- [About this exercise] The expected output is exactly the lines below, starting at the line with "[power by group through the flow]" and ending at the line with "CTS: 0.00163 / 0.00325 / 0.00254", both included; no other line belongs in it.

□ □ □ □ □

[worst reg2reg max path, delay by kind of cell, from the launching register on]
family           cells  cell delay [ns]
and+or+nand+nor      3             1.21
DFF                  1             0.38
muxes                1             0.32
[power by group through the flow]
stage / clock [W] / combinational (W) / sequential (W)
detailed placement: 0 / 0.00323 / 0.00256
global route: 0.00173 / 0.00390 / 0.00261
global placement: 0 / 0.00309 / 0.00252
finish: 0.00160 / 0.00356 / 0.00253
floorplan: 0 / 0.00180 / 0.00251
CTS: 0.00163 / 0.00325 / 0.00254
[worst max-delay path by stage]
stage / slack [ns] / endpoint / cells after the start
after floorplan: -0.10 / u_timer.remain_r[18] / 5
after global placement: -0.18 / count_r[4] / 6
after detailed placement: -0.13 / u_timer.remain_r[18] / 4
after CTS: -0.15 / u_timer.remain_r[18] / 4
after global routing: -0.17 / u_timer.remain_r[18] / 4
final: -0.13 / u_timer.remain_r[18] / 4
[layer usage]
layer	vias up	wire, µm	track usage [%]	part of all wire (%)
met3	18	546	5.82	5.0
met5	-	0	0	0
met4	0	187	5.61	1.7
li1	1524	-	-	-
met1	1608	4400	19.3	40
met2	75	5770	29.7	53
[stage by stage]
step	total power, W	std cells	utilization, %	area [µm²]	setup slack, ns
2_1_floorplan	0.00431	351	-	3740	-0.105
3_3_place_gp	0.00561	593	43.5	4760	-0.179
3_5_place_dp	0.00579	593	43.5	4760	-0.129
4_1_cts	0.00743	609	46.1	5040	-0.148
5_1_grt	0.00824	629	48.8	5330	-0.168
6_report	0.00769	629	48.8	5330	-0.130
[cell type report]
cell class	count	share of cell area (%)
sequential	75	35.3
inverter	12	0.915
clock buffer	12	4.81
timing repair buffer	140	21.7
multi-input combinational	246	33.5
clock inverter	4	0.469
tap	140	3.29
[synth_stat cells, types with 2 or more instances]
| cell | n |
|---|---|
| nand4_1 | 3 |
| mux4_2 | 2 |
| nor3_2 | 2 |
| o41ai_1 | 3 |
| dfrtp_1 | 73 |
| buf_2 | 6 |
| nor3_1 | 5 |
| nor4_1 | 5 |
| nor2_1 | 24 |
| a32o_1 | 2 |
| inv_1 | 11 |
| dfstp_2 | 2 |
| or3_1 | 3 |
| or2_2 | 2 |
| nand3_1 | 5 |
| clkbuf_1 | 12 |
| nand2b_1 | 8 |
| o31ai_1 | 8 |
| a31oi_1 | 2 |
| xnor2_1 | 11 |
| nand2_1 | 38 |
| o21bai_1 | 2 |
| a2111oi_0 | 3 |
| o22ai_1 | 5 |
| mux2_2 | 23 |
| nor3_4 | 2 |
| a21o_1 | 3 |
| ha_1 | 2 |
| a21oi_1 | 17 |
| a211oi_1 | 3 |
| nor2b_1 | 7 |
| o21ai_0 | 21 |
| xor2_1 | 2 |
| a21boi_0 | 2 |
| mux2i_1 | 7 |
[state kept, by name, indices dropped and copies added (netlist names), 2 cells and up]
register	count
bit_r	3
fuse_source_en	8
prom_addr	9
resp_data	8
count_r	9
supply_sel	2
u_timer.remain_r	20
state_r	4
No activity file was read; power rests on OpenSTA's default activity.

□ □ □ □ □

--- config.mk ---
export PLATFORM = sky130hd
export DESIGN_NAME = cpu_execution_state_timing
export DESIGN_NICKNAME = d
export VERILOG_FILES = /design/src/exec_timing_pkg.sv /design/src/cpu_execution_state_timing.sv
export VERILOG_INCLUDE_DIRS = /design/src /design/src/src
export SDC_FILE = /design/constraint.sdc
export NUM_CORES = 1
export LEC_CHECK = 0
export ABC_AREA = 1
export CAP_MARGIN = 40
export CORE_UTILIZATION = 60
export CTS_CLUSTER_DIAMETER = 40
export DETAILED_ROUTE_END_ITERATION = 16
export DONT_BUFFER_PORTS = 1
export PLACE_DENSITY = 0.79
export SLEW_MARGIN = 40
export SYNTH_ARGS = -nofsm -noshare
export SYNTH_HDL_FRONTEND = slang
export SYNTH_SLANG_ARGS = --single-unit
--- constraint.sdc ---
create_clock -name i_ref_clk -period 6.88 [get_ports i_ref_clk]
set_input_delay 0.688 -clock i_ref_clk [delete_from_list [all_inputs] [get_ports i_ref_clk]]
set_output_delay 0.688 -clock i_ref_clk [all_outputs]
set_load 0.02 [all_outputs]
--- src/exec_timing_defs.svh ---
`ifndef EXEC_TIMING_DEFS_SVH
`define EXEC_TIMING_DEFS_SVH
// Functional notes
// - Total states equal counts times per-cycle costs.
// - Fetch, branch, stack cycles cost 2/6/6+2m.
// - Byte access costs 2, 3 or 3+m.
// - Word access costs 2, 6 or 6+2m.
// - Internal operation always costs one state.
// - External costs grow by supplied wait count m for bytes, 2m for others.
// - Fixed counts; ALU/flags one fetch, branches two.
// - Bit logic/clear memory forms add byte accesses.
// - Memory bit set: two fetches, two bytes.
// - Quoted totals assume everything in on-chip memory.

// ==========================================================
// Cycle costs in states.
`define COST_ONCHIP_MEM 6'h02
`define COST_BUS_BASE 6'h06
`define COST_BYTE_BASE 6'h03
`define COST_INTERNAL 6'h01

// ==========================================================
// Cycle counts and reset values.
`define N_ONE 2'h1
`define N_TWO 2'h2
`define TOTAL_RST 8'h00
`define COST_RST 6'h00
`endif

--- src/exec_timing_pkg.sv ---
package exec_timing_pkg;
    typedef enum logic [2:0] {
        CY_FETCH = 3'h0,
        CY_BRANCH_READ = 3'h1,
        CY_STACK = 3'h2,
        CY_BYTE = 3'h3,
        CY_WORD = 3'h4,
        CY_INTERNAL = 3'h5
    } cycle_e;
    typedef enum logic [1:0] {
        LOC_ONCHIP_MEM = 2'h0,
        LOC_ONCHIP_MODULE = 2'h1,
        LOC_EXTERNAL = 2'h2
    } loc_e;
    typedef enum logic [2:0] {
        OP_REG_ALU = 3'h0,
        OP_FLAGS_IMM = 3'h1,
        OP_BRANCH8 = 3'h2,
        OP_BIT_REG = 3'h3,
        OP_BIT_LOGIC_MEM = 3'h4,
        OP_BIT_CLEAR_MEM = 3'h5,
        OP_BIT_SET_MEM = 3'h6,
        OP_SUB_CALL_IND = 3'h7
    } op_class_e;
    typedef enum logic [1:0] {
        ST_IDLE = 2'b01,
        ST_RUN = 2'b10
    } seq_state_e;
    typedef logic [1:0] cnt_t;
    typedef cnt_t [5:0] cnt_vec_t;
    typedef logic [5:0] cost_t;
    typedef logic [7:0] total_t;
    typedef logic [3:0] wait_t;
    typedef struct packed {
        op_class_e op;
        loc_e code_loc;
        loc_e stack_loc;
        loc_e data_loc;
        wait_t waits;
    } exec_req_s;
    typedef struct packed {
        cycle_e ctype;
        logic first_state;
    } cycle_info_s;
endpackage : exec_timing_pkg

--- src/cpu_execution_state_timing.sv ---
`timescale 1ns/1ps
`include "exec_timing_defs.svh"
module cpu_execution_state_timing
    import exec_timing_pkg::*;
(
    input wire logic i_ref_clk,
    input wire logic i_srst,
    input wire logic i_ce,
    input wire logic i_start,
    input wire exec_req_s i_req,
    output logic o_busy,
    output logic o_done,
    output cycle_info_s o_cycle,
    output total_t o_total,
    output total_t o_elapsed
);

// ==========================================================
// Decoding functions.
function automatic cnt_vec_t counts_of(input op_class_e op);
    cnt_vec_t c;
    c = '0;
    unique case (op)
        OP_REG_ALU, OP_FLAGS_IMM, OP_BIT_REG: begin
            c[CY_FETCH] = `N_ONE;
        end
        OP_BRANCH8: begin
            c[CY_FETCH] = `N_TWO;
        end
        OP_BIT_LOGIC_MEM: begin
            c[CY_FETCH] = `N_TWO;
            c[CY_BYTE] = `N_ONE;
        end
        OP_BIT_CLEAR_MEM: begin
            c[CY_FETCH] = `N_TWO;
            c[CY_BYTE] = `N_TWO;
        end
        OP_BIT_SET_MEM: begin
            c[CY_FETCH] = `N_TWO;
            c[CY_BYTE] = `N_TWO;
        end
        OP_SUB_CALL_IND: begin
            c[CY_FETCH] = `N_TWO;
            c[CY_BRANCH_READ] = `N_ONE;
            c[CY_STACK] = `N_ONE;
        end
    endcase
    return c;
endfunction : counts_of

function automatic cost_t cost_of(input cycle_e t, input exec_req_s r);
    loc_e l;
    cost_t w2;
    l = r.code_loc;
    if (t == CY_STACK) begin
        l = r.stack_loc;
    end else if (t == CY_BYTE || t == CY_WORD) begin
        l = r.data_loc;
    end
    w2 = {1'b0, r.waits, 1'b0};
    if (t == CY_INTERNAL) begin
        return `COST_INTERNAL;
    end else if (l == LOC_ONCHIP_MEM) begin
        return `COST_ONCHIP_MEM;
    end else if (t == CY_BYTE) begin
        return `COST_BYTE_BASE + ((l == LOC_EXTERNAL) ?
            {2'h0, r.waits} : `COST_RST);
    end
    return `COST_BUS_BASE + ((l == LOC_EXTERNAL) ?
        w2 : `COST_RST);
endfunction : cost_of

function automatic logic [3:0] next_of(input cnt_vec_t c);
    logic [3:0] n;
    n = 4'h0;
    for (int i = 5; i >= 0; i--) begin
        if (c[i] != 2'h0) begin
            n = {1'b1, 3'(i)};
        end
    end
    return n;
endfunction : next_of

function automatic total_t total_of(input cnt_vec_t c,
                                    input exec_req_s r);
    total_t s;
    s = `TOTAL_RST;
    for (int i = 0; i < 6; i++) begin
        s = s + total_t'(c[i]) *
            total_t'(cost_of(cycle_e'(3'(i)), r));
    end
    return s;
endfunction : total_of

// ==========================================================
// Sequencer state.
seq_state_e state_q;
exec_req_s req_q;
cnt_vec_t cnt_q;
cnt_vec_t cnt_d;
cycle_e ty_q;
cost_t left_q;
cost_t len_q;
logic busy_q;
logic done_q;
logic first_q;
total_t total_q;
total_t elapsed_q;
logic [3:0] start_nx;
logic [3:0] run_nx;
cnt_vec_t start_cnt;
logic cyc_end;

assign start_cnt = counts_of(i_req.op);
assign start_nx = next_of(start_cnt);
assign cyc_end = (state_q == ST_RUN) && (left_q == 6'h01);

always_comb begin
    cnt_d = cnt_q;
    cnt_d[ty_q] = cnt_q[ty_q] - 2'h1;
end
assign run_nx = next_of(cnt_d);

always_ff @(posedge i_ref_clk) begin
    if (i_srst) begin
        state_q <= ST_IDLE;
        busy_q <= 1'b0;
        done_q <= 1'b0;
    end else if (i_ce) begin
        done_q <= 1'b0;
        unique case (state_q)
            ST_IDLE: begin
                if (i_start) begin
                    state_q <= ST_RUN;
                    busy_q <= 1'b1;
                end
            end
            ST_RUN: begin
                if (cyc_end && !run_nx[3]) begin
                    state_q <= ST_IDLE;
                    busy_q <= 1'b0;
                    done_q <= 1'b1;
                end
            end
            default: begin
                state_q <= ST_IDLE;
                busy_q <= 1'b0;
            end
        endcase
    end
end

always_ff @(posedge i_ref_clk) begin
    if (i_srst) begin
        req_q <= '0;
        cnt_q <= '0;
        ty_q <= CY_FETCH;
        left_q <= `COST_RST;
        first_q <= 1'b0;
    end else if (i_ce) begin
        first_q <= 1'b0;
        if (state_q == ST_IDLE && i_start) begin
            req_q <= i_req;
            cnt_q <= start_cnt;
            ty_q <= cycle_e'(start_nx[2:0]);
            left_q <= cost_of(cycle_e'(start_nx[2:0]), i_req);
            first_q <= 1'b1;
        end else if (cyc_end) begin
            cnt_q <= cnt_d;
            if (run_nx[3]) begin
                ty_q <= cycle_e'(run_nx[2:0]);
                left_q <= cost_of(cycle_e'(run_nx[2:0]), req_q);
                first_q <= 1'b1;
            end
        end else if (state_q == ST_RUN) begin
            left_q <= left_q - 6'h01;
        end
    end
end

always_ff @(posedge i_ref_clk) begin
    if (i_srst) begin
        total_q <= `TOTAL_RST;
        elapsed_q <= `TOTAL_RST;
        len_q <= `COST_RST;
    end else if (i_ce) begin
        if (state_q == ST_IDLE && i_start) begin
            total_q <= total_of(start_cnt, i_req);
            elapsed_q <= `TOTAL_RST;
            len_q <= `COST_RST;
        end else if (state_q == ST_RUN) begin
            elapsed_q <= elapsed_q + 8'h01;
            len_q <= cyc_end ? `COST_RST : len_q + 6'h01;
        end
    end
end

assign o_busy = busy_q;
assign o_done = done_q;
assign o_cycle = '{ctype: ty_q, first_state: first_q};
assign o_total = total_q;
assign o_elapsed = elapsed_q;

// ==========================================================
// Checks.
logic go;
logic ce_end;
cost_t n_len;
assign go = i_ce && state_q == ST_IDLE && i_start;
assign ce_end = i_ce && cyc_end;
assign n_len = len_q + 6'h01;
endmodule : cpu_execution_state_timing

□ □ □ □ □

- [Final answer]
[power by group through the flow]
stage / clock [W] / combinational (W) / sequential (W)
detailed placement: 0 / 0.00323 / 0.00256
global route: 0.00173 / 0.00390 / 0.00261
global placement: 0 / 0.00309 / 0.00252
finish: 0.00160 / 0.00356 / 0.00253
floorplan: 0 / 0.00180 / 0.00251
CTS: 0.00163 / 0.00325 / 0.00254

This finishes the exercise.